High component costs, high added value costs or Total Cost of Ownership (TCO);
Limited or obsoleted supply options;
Unsatisfactory performance with delivering the stated purpose;
Low performance compared to competitors;
Low perceived quality;
Poor customer satisfaction leading to low sales revenue / impacting future sales opportunities.

The constructive element requires us to go back to first principles with a clean sheet and an open mind to satisfy the following:

Understanding and agreeing what are we trying to do in terms of performance specification;
Applying suitable tools such as VAVE and lean manufacturing;
Addressing any constraints – budget, time, geo-political, ROI, internal resource;
Analysing the existing bottlenecks – process, quality checks, manufacturing equipment capital investment;
Setting end-goals -customer satisfaction, on-time delivery, performance improvement, quality improvement, cost reduction;
Recognising what issues, problems, or threats are being addressed – quality issues, development lead-time, parts obsolescence, threats to business continuity, geo-political, customer mandates, re-validation costs or time, competitor products & market opportunity/share.

The Design-Locked End-Customer.

In most cases, end customers will have processes in place to approve engineering changes and control implementation.
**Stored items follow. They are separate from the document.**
`src/rtl/ar_pkg.sv`:
```
package ar_pkg;

    typedef enum logic [2:0] {
        MODE_BYP_MEM = 3'b000,
        MODE_BYP_DIR = 3'b001,
        MODE_CMP_C   = 3'b010,
        MODE_CMP_L   = 3'b011,
        MODE_CMP_R   = 3'b100
    } ar_mode_e;

    typedef struct packed {
        logic clamp;
        logic wr_start;
        logic wr_en;
        logic rd_start;
        logic rd_en;
        logic c1;
        logic c2;
        logic valid;
    } ar_strobe_t;

    // code decode; unlisted codes fall back to the direct path
    function automatic ar_mode_e ar_decode(input logic [2:0] code);
        ar_mode_e m;
        case (code)
            3'b000:  m = MODE_BYP_MEM;
            3'b011:  m = MODE_CMP_L;
            3'b010:  m = MODE_CMP_C;
            3'b100:  m = MODE_CMP_R;
            default: m = MODE_BYP_DIR;
        endcase
        return m;
    endfunction

    function automatic logic ar_is_cmp(input ar_mode_e m);
        return (m == MODE_CMP_L) || (m == MODE_CMP_C) || (m == MODE_CMP_R);
    endfunction

endpackage

```
`src/rtl/ar_line_timer.sv`:
```
module ar_line_timer #(
    parameter int LINE_CLKS = 1728,
    parameter int CW        = 11
) (
    input  logic          clk,
    input  logic          rst_n,
    input  logic          href_i,
    output logic [CW-1:0] pos_o,
    output logic          edge_o,
    output logic          line_start_o,
    output logic          lost_o
);
    localparam int TIMEOUT = LINE_CLKS + LINE_CLKS / 4;

    typedef struct packed {
        logic          href;
        logic [CW-1:0] pos;
        logic          lost;
    } tmr_t;

    tmr_t tmr_d, tmr_q;
    logic edge_s, timeout_s, wrap_s;

    always_comb begin
        tmr_d      = tmr_q;
        edge_s     = href_i & ~tmr_q.href;
        timeout_s  = !tmr_q.lost && (tmr_q.pos == CW'(TIMEOUT - 1));
        wrap_s     = tmr_q.lost && (tmr_q.pos == CW'(LINE_CLKS - 1));
        tmr_d.href = href_i;
        if (edge_s || timeout_s || wrap_s) begin
            tmr_d.pos = '0;
        end else begin
            tmr_d.pos = tmr_q.pos + CW'(1);
        end
        if (edge_s) begin
            tmr_d.lost = 1'b0;
        end else if (timeout_s) begin
            tmr_d.lost = 1'b1;
        end
    end

    always_ff @(posedge clk or negedge rst_n) begin
        if (!rst_n) begin
            tmr_q <= '0;
        end else begin
            tmr_q <= tmr_d;
        end
    end

    assign pos_o        = tmr_q.pos;
    assign edge_o       = edge_s;
    assign line_start_o = edge_s | timeout_s | wrap_s;
    assign lost_o       = tmr_q.lost;

endmodule

```
`src/rtl/ar_mode_track.sv`:
```
module ar_mode_track
    import ar_pkg::*;
(
    input  logic       clk,
    input  logic       rst_n,
    input  logic       edge_i,
    input  logic       line_start_i,
    input  logic [2:0] code_i,
    output ar_mode_e   mode_o,
    output logic       settled_o
);
    typedef struct packed {
        ar_mode_e mode;
        logic     settled;
    } trk_t;

    trk_t trk_d, trk_q;
    ar_mode_e new_mode;

    always_comb begin
        trk_d    = trk_q;
        new_mode = ar_decode(code_i);
        if (edge_i) begin
            trk_d.mode    = new_mode;
            trk_d.settled = (new_mode == trk_q.mode);
        end else if (line_start_i) begin
            trk_d.settled = 1'b1;
        end
    end

    always_ff @(posedge clk or negedge rst_n) begin
        if (!rst_n) begin
            trk_q.mode    <= MODE_BYP_DIR;
            trk_q.settled <= 1'b1;
        end else begin
            trk_q <= trk_d;
        end
    end

    assign mode_o    = trk_q.mode;
    assign settled_o = trk_q.settled;

endmodule

```
`src/rtl/ar_strobe_gen.sv`:
```
module ar_strobe_gen
    import ar_pkg::*;
#(
    parameter int CW        = 11,
    parameter int ACT_START = 264,
    parameter int ACT_LEN   = 1440,
    parameter int CLAMP_ON  = 42,
    parameter int CLAMP_OFF = 102,
    parameter int RD_OFS_L  = 0,
    parameter int RD_OFS_C  = 180,
    parameter int RD_OFS_R  = 360
) (
    input  logic [CW-1:0] pos_i,
    input  ar_mode_e      mode_i,
    input  logic          settled_i,
    input  logic          test_i,
    output ar_strobe_t    strobe_o
);
    localparam int RD_LEN  = (ACT_LEN * 3) / 4;
    localparam int ACT_END = ACT_START + ACT_LEN;
    localparam int NPOS    = 3;
    localparam int OFS [NPOS] = '{RD_OFS_L, RD_OFS_C, RD_OFS_R};

    int p;
    logic [NPOS-1:0] win_hit, win_first;

    assign p = int'(pos_i);

    genvar g;
    generate
        for (g = 0; g < NPOS; g++) begin : g_win
            assign win_hit[g]   = (p >= ACT_START + OFS[g]) && (p < ACT_START + OFS[g] + RD_LEN);
            assign win_first[g] = (p == ACT_START + OFS[g]);
        end
    endgenerate

    ar_mode_e eff;
    logic     mem, cmp, act, skip;
    int       idx;

    always_comb begin
        strobe_o = '0;
        eff  = test_i ? MODE_BYP_DIR : mode_i;
        mem  = (eff != MODE_BYP_DIR);
        cmp  = ar_is_cmp(eff);
        act  = (p >= ACT_START) && (p < ACT_END);
        skip = (((p - ACT_START) & 3) == 3);
        case (eff)
            MODE_CMP_L: idx = 0;
            MODE_CMP_C: idx = 1;
            default:    idx = 2;
        endcase
        strobe_o.clamp    = (p >= CLAMP_ON) && (p < CLAMP_OFF);
        strobe_o.wr_en    = mem && act && !skip;
        strobe_o.wr_start = mem && (p == ACT_START);
        if (cmp) begin
            strobe_o.rd_en    = win_hit[idx];
            strobe_o.rd_start = win_first[idx];
        end else if (mem) begin
            strobe_o.rd_en    = strobe_o.wr_en;
            strobe_o.rd_start = strobe_o.wr_start;
        end
        strobe_o.c1    = mem;
        strobe_o.c2    = cmp && !strobe_o.rd_en;
        strobe_o.valid = !mem || settled_i;
    end

endmodule

```
`src/rtl/ar_comp_ctrl.sv`:
```
module ar_comp_ctrl
    import ar_pkg::*;
#(
    parameter int LINE_CLKS = 1728,
    parameter int ACT_START = 264,
    parameter int ACT_LEN   = 1440,
    parameter int CLAMP_ON  = 42,
    parameter int CLAMP_OFF = 102,
    parameter int RD_OFS_L  = 0,
    parameter int RD_OFS_C  = ACT_LEN / 8,
    parameter int RD_OFS_R  = ACT_LEN / 4
) (
    input  logic       clk,
    input  logic       rst_n,
    input  logic       href_i,
    input  logic [2:0] mode_i,
    input  logic       test_i,
    output logic       clamp_o,
    output logic       wr_start_o,
    output logic       wr_en_o,
    output logic       rd_start_o,
    output logic       rd_en_o,
    output logic       c1_o,
    output logic       c2_o,
    output logic       valid_o,
    output logic       lock_lost_o
);
    localparam int TIMEOUT = LINE_CLKS + LINE_CLKS / 4;
    localparam int CW      = $clog2(TIMEOUT + 1);

    logic [CW-1:0] pos;
    logic          edge_s, line_start, lost;
    ar_mode_e      mode;
    logic          settled;
    ar_strobe_t    strb;

    ar_line_timer #(.LINE_CLKS(LINE_CLKS), .CW(CW)) u_timer (
        .clk          (clk),
        .rst_n        (rst_n),
        .href_i       (href_i),
        .pos_o        (pos),
        .edge_o       (edge_s),
        .line_start_o (line_start),
        .lost_o       (lost)
    );

    ar_mode_track u_track (
        .clk          (clk),
        .rst_n        (rst_n),
        .edge_i       (edge_s),
        .line_start_i (line_start),
        .code_i       (mode_i),
        .mode_o       (mode),
        .settled_o    (settled)
    );

    ar_strobe_gen #(
        .CW(CW), .ACT_START(ACT_START), .ACT_LEN(ACT_LEN),
        .CLAMP_ON(CLAMP_ON), .CLAMP_OFF(CLAMP_OFF),
        .RD_OFS_L(RD_OFS_L), .RD_OFS_C(RD_OFS_C), .RD_OFS_R(RD_OFS_R)
    ) u_strobe (
        .pos_i     (pos),
        .mode_i    (mode),
        .settled_i (settled),
        .test_i    (test_i),
        .strobe_o  (strb)
    );

    assign clamp_o     = strb.clamp;
    assign wr_start_o  = strb.wr_start;
    assign wr_en_o     = strb.wr_en;
    assign rd_start_o  = strb.rd_start;
    assign rd_en_o     = strb.rd_en;
    assign c1_o        = strb.c1;
    assign c2_o        = strb.c2;
    assign valid_o     = strb.valid;
    assign lock_lost_o = lost;

endmodule

```
`config.mk`:
```
export PLATFORM = sky130hd
export DESIGN_NAME = ar_comp_ctrl
export DESIGN_NICKNAME = d
export VERILOG_FILES = /design/src/rtl/ar_pkg.sv /design/src/rtl/ar_line_timer.sv /design/src/rtl/ar_mode_track.sv /design/src/rtl/ar_strobe_gen.sv /design/src/rtl/ar_comp_ctrl.sv
export SDC_FILE = /design/constraint.sdc
export NUM_CORES = 1
export LEC_CHECK = 0
export BUFFER_PORTS_ARGS = -buffer_cell sky130_fd_sc_hd__buf_2
export CAP_MARGIN = 20
export CORE_MARGIN = 4
export CORE_UTILIZATION = 38
export DETAILED_ROUTE_END_ITERATION = 8
export GPL_ROUTABILITY_DRIVEN = 0
export GPL_TIMING_DRIVEN = 0
export RECOVER_POWER = 50
export SLEW_MARGIN = 40
export SYNTH_ARGS = -nofsm -noshare
export SYNTH_HDL_FRONTEND = slang
export SYNTH_SLANG_ARGS = --single-unit
```
`constraint.sdc`:
```
create_clock -name clk -period 2.15 [get_ports clk]
set_input_delay 0.215 -clock clk [delete_from_list [all_inputs] [get_ports clk]]
set_output_delay 0.215 -clock clk [all_outputs]
set_load 0.02 [all_outputs]
```
==> results of run 1 <==
[cell families after synthesis]
| group | Yosys count | share of synthesized area (%) |
|---|---|---|
| muxes | 3 | 2.48 |
| buffers and inverters | 18 | 6.97 |
| DFF | 18 | 34.5 |
| xor gates and xnor gates | 11 | 7.35 |
| and+or+nand+nor | 77 | 33.3 |
| adders and majority gates | 2 | 1.91 |
| AOI/OAI and AO/OA | 25 | 13.5 |
[where the power goes]
group	internal, W	total (W)	switching (W)	leakage, nW
Clock	0.000103	0.000212	0.000109	0.0210
Combinational	0.000103	0.000268	0.000164	0.437
Sequential	0.000380	0.000425	0.0000442	0.234
Total	0.000587	0.000905	0.000318	0.693
[layer usage]
metal	track usage, %	up-vias	wire length [um]
met4	4.57	0	21
met1	20.7	573	1480
met5	0	-	0
met2	25.1	16	1560
li1	-	603	-
met3	2.53	2	114
[cell usage in the layout (no fill, tap or decap), types with 2 or more instances in the layout]
cell type,n
buf_4,10
nor2_1,16
a211oi_2,3
nand2b_1,5
clkbuf_1,3
a21oi_1,3
o21ai_0,5
and3_1,2
xor2_1,7
buf_6,4
nor3_1,3
a21o_1,2
buf_2,13
ha_1,2
nand3_1,4
clkbuf_4,4
xnor2_1,4
and4_1,2
inv_1,4
o21a_1,3
dfrtp_1,15
nor3b_1,2
nand2_1,14
dfstp_2,2
nor4_1,5
nand4_1,3
or3_1,2
[critical path: stages, from the launching register on]
cell and delay (ns):
dfrtp_1 0.42, buf_6 0.15, a311o_1 0.37, a211oi_2 0.21, nor4_1 0.09, or3_1 0.37, a21o_1 0.15, buf_2 0.15
[area by class of cell]
type | instances | area, um^2
fill | 346 | 1680
sequential | 18 | 454
tap | 46 | 57.6
multi-input combinational | 118 | 872
clock buffer | 4 | 36.3
buffer | 9 | 60.1
timing repair buffer | 24 | 159
inverter | 5 | 18.8
[worst paths after layout]
check | startpoint | end | slack [ns] | cells after the start
max | u_timer.pos_o[7] | rd_en_o | -0.28 | 7
min | href_i | u_timer.tmr_q[13] | 0.04 | 1
max reg2reg | u_timer.pos_o[10] | u_timer.pos_o[3] | 0.20 | 7
min reg2reg | u_timer.pos_o[0] | u_timer.pos_o[0] | 0.51 | 1
max in group asynchronous | rst_n | u_timer.pos_o[4] | 0.91 | 2
min in group asynchronous | rst_n | u_track.mode_o[1] | 0.59 | 2
[state kept, by name, indices dropped and copies added, names as in the netlist]
| name | flops |
|---|---|
| u_timer.pos_o | 12 |
| u_timer.tmr_q | 1 |
| u_track.settled_o | 1 |
| u_track.mode_o | 3 |
| u_timer.lost_o | 1 |
[through the flow]
step	setup TNS (ns)	setup WS, ns	hold WS (ns)
3_5_place_dp	-0.0544	-0.0544	0.179
6_report	-0.645	-0.278	0.0423
5_1_grt	-1.15	-0.377	0.0156
3_3_place_gp	-0.00844	-0.00844	0.164
2_1_floorplan	0	0.0245	-0.0806
4_1_cts	-0.669	-0.311	0.0358
[repair_timing]
| item | in CTS | in global routing |
|---|---|---|
| hold buffers | 1 | 0 |
| setup endpoints to repair | 4 | 16 |
| setup buffers | 5 | 3 |
| hold endpoints to repair | 16 | 0 |
| gates resized for setup | 20 | 14 |
| pin swaps | 4 | 7 |
==> flow_metrics.tcl, run 1 <==
set metrics [dict create \
    root_buffer "clkbuf_4" \
    critPathCaptureType "primary output" \
    slew_headroom_pct 35.3 \
    cts_tree "yes" \
    async_flop_share_pct 100 \
    fmax_ghz 0.412 \
    core_um2 3340 \
    std_cell_rows 21 \
    violations "setup timing" \
    fin_crit_ns 2.43 \
    synth_common_cells "nor2_1 (17), dfrtp_1 (16), nand2_1 (14)" \
    synth_top_area_share_pct 30.5 \
    io_buffers 15 \
    yosysMostFrequentCell "nor2_1" \
    placed_area_um2 1440 \
    firstDrtPassIters 4 \
    power_w 0.000905 \
    synth_cells 154 \
    ys_seq_area_share_pct 34.5 \
    grt.total_usage_pct 15.4 \
    crit_type "flop to primary output" \
    fin_skew_ns 0.00181 \
    drive_gt1_share_pct 32.0 \
    tightest_slew_ns 0.971 \
    die_area_um2 4450 \
    drt_wl_total_mm 3.18 \
    finalSetupViolations 4 \
    chipWidth_um 66.7 \
    ir_drop_mv 0.491 \
    antenna_found_initial 0 \
    crit_path_start_kind "flop" \
    power.density_nw_per_um2 546 \
    leakagePower_nw 0.693 \
    dp_hpwl_mm 2.19 \
    setup_ws_ns -0.278 \
    synth_ff_type "dfrtp_1" \
    yosysWarningCount 0 \
    synth.largest_area_cell "dfrtp_1" \
    netlist_area_um2 1310 \
    clkSlewWorstSetupHoldPaths_ns 0.11 \
    cts_buffer_depth 2 \
    cts_buffers 3 \
    stdcell_count 224 \
    die_y_um 66.7 \
    grt_start_max_net_pins 19 \
    syn_to_final_growth_pct 26.4 \
    antenna_left 0 \
    place_inst 215 \
    outcome "finished, violations left" \
    grt_overflow 0 \
    pin_count 16 \
    utilization_pct 49.7 \
    maxSlewViolCount 0 \
    vias 1194 \
    synth_area_leaders "dfrtp_1 (31%), nor2_1 (4.9%), xor2_1 (4.7%)" \
    finalHoldViolCount 0 \
    min_period_over_period_pct 113 \
    vias_per_cell 5.33 \
    cts.sinks 18 \
    syn_nets 163 \
    initial_core_util_pct 39.3 \
    design_area_um2 1660 \
    fin_nets 188 \
    synth.distinct_cells 48 \
    htree_num_levels 1 \
    post_drt_wl_per_cell_um 14.2 \
    min_path_type "input port to flop" \
    diodes 0 \
    route.detailed.drc 0 \
    grt_pass1_wl_mm 5.27 \
    rsz0062_at_grt "yes" \
    maxCapViolCount 0 \
    syn_area_per_cell_um2 8.51 \
    critPathRequiredTime_ns 1.93 \
    grt_pass1_vias 1144 \
    cp.arrival_ns 2.21 \
    synth_edf_count 0 \
    drtIter0Drc 60 \
    ys_ff_latch 18 \
    cp_max_fo 10 \
    clk_latency_ns 0.29 \
]
Power figures use the tool's default switching activity.
==> run 2, diff against run 1 <==
--- a/config.mk
+++ b/config.mk
@@ -13,7 +13,8 @@
 export GPL_ROUTABILITY_DRIVEN = 0
 export GPL_TIMING_DRIVEN = 0
 export RECOVER_POWER = 50
-export SLEW_MARGIN = 40
+export SETUP_SLACK_MARGIN = 0.15
+export SLEW_MARGIN = 10
 export SYNTH_ARGS = -nofsm -noshare
 export SYNTH_HDL_FRONTEND = slang
 export SYNTH_SLANG_ARGS = --single-unit
==> flow_metrics.tcl, run 2 (synthesis gave the netlist of run 1 again) <==
set metrics [dict create \
    fmax_ghz 0.413 \
    worstHoldStart "href_i" \
    crit_type "flop to primary output" \
    maxSlewViolCount 0 \
    regToRegEndpoint "u_track.settled_o" \
    reg2reg_slack_ns 0.13 \
    setup_ws_ns -0.269 \
    cp.arrival_ns 2.20 \
    antenna_left 0 \
    firstDrtPassIters 4 \
    fin_crit_ns 2.42 \
    finalHoldViolCount 0 \
    power_w 0.000900 \
    cts_tree "yes" \
    std_cell_rows 21 \
    grt_start_max_net_pins 19 \
    io_buffers 15 \
    outcome "finished, violations left" \
    drt_wl_total_mm 3.26 \
    min_period_over_period_pct 113 \
    reg2reg_from "u_timer.pos_o[4]" \
    htree_num_levels 1 \
    diodes 0 \
    crit_path_start_kind "flop" \
    grt.total_usage_pct 15.5 \
    cts.sinks 18 \
    largest_reg_flops 12 \
    vias_per_cell 5.32 \
    drtIter0Drc 46 \
    die_area_um2 4450 \
    rsz0062_at_grt "yes" \
    root_buffer "clkbuf_4" \
    hold-worst-slack_ns 0.0394 \
    antenna_found_initial 0 \
    violations "setup timing" \
    maxCapViolCount 0 \
    critPathCapture "rd_en_o" \
    cp_max_fo 6 \
    core_um2 3340 \
    post_drt_wl_per_cell_um 14.1 \
    dp_hpwl_mm 2.17 \
    grt_pass1_wl_mm 5.42 \
    min_path_type "input port to flop" \
    grt_pass1_vias 1162 \
    leakagePower_nw 0.739 \
    cts_buffers 3 \
    critPathCaptureType "primary output" \
    finalSetupViolations 4 \
    power.density_nw_per_um2 514 \
    final_cell_mix "nor2_1 (16), dfrtp_1 (16), nand2_1 (14)" \
    die_y_um 66.7 \
    ir_drop_mv 0.436 \
    pin_count 16 \
    vias 1228 \
    tightest_slew_ns 0.958 \
    clkSlewWorstSetupHoldPaths_ns 0.10 \
    clk_latency_ns 0.29 \
    fin_skew_ns 0.00248 \
    rr_worst_depth 9 \
    route.detailed.drc 0 \
    syn_to_final_growth_pct 33.5 \
    chipWidth_um 66.7 \
    drive_gt1_share_pct 35.1 \
    fin_nets 195 \
    slew_headroom_pct 36.1 \
    dp_slack_ns -0.176 \
    n_fill_cell 330 \
    initial_core_util_pct 39.3 \
    grt_overflow 0 \
    cts_buffer_depth 2 \
    critPathLaunch "u_timer.pos_o[4]" \
    critPathRequiredTime_ns 1.93 \
]
## run 2: worst min path at each step
stage	end	slack, ns	cells past startpoint
final	u_timer.tmr_q[13]	0.04	1
after global routing	u_timer.tmr_q[13]	0.03	1
after CTS	u_timer.tmr_q[13]	0.04	1
after detailed placement	u_track.mode_o[1]	0.17	1
after global placement	u_track.mode_o[1]	0.17	1
after floorplan	u_timer.lost_o	-0.08	0
## run 2: layer usage
metal  GRT usage (%)  vias up  wire length, um
li1                -      617                -
met1            21.1      587             1590
met2            25.0       20             1550
met3            2.70        4               88
met4            4.82        0               34
met5               0        -                0
## run 2: stage by stage
step / utilization, % / area, um^2 / std cells / TNS (ns)
global route: 52.5 / 1750 / 231 / -1.41
floorplan: - / 1320 / 154 / 0
CTS: 49.5 / 1650 / 226 / -0.828
finish: 52.5 / 1750 / 231 / -0.854
detailed placement: 43.5 / 1450 / 215 / -0.176
global placement: 43.5 / 1450 / 215 / -0.103
## run 2: power breakdown
part	total, W	internal, W	switching (W)	leakage (nW)
registers	0.000416	0.000380	0.0000363	0.236
logic	0.000275	0.000108	0.000167	0.482
clock network	0.000209	0.000103	0.000106	0.0210
## run 2: layout make-up
| class | instances | area, um^2 | area share [%] |
|---|---|---|---|
| buffer | 13 | 98.8 | 5.65 |
| clock buffer | 4 | 36.3 | 2.07 |
| sequential | 18 | 453 | 25.9 |
| inverter | 5 | 18.8 | 1.07 |
| timing repair buffer | 27 | 195 | 11.2 |
| tap | 46 | 57.6 | 3.29 |
| multi-input combinational | 118 | 891 | 50.9 |
## run 2: worst max-delay path, stage by stage (launching register included)
cell	delay [ns]
dfrtp_1	0.39
buf_6	0.13
or4_4	0.53
o21ai_4	0.17
a211oi_2	0.09
or3_1	0.31
a21o_1	0.17
buf_6	0.13
## run 2: timing repair
item                                   in CTS  in global routing
endpoints found under the hold margin      16                  0
buffers inserted                            6                  5
resized for setup                          27                 15
cloned                                      0                  0
pin swaps                                   7                  4
hold buffers                                1                  0
setup endpoints to repair                   7                 17
==> run 3, diff against run 2 <==
==> constraint.sdc (replaced) <==
create_clock -name clk -period 2.3 [get_ports clk]
set_input_delay 0.23 -clock clk [delete_from_list [all_inputs] [get_ports clk]]
set_output_delay 0.23 -clock clk [all_outputs]
set_load 0.02 [all_outputs]
==> flow_metrics.tcl, run 3 (synthesis gave the netlist of run 1 again) <==
set metrics [dict create \
    crit_path_start_kind "flop" \
    fin_crit_ns 2.47 \
    antenna_left 0 \
    grt_overflow 0 \
    clk_latency_ns 0.29 \
    chipWidth_um 66.7 \
    htree_num_levels 1 \
    drtIter0Drc 77 \
    drive_gt1_share_pct 32.4 \
    drt_wl_total_mm 3.21 \
    min_period_over_period_pct 107 \
    cts.sinks 18 \
    multi_input_area_um2 851 \
    io_buffers 15 \
    cts_buffers 3 \
    syn_to_final_growth_pct 27.8 \
    maxSlewViolCount 0 \
    pin_count 16 \
    path_cells "buf_4, a311o_1, a211oi_2, nor4_1, or3_1, a21o_1, buf_2" \
    route.detailed.drc 0 \
    setup_ws_ns -0.165 \
    slew_headroom_pct 35.2 \
    maxCapViolCount 0 \
    outcome "finished, violations left" \
    grt_start_max_net_pins 19 \
    cp.depth 7 \
    largest_reg_flops 12 \
    clkSlewWorstSetupHoldPaths_ns 0.10 \
    power.density_nw_per_um2 504 \
    vias_per_cell 5.26 \
    vias 1200 \
    fin_nets 192 \
    initial_core_util_pct 39.3 \
    critPathSlowestCell "dfrtp_1" \
    path_delay_family "compound AO/OA/AOI/OAI gates" \
    cp_max_fo 10 \
    tightest_slew_ns 0.973 \
    dp_hpwl_mm 2.19 \
    violations "setup timing" \
    crit_type "flop to primary output" \
    grt_pass1_vias 1155 \
    fin_skew_ns 0.00167 \
    die_y_um 66.7 \
    final_cell_mix "nor2_1 (16), dfrtp_1 (16), nand2_1 (14)" \
    antenna_found_initial 0 \
    cp.arrival_ns 2.24 \
    place_inst 215 \
    cts_tree "yes" \
    leakagePower_nw 0.712 \
    holdPathStages 1 \
    seq_area_um2 453 \
    core_um2 3340 \
    die_area_um2 4450 \
    dp_slack_ns 0.0806 \
    grt_pass1_wl_mm 5.30 \
    rsz0062_at_grt "yes" \
    firstDrtPassIters 4 \
    diodes 0 \
    ir_drop_mv 0.474 \
    max_stage_delay_ns 0.41 \
    crit_buf_inv 2 \
    n_fill_cell 346 \
    std_cell_rows 21 \
    stdcell_count 228 \
    critPathCaptureType "primary output" \
    worstHoldStart "href_i" \
    hold-worst-slack_ns 0.0587 \
    power_w 0.000844 \
    critPathRequiredTime_ns 2.07 \
    fin_tns_setup_ns -0.222 \
    fmax_ghz 0.406 \
    critPathLaunch "u_timer.pos_o[7]" \
    root_buffer "clkbuf_4" \
    finalSetupViolations 3 \
    grt.total_usage_pct 15.5 \
    finalHoldViolCount 0 \
    min_path_type "input port to flop" \
    reg2reg_from "u_timer.pos_o[10]" \
    rr_worst_depth 7 \
    post_drt_wl_per_cell_um 14.1 \
    cts_buffer_depth 2 \
]
-- run 3: changes by cell type in the layout (fill, tap and decap cells not counted), sizes merged --
cell    before  now
buf         35   30
clkbuf       8   10
-- run 3: path summary, 6_finish.rpt --
check	end	slack [ns]
max in group asynchronous	u_timer.pos_o[8]	1.10
min	u_timer.tmr_q[13]	0.06
min in group asynchronous	u_track.mode_o[1]	0.61
max reg2reg	u_timer.pos_o[3]	0.35
min reg2reg	u_timer.pos_o[0]	0.51
max	rd_en_o	-0.17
Although designs, specifications and sometimes supply chains are contractually locked, it is unusual for an end-customer to reject a design iteration that results in a cost and/or quality improvement (these terms are often synonymous) leaving us to offset the cost of re-validation against ROI. Offering the customer a share of the benefit in terms of purchase price reduction, improved quality, and lead-time has the potential to take us to a level above our competitors.
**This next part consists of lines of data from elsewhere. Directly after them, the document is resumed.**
File: src/rtl/bcd_addsub.sv
module bcd_addsub
    import bcd_addsub_pkg::*;
#(
    parameter int DIGITS = 8
) (
    input  logic                clk,
    input  logic                rst_n,
    input  logic                start,
    input  logic                sub,
    input  logic [4*DIGITS-1:0] opa,
    input  logic [4*DIGITS-1:0] opb,
    output logic [4*DIGITS-1:0] result,
    output logic                negative,
    output logic                overflow,
    output logic                done
);

    logic load, step, recomp, last, commit, recomp_needed;

    bcd_addsub_ctrl #(.DIGITS(DIGITS)) u_ctrl (
        .clk           (clk),
        .rst_n         (rst_n),
        .start         (start),
        .recomp_needed (recomp_needed),
        .load          (load),
        .step          (step),
        .recomp        (recomp),
        .last          (last),
        .commit        (commit),
        .done          (done)
    );

    bcd_addsub_dp #(.DIGITS(DIGITS)) u_dp (
        .clk           (clk),
        .rst_n         (rst_n),
        .load          (load),
        .step          (step),
        .recomp        (recomp),
        .last          (last),
        .commit        (commit),
        .sub           (sub),
        .opa           (opa),
        .opb           (opb),
        .recomp_needed (recomp_needed),
        .result        (result),
        .negative      (negative),
        .overflow      (overflow)
    );


    neg_ovf_excl_chk: assert property (@(posedge clk) disable iff (!rst_n)
        !(negative && overflow));

endmodule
Critical Resource Management.

In many cases, engineering and quality teams are operating with little or no spare capacity to support major product or process re-designs and qualification activities. Any significant change may require weeks or months of additional effort, often over and above what they are already doing as part of their essential everyday duties.

For any plan to work, early stage engagement and a clear outline of the additional resources that will be required in terms of the person-hours and capital investment needed are critical variables in the CD equation.

Final Thoughts.

In our experience, there are few products, operations, or processes that wouldn’t benefit from an independent and objective review.

Regular visitors to Pacellico will notice that Total Cost of Ownership (TCO) is a repeating mantra for good reason: the cost of a landed part and hence a fully assembled product can only be understood if the end to end supply chain including freight costs, lead-times, and inventory burden has been analysed, extending to raw material level if needed. This philosophy is at the heart of manufacturing cost modelling and one of the critical elements in Pacellico’s supply chain analysis toolkit.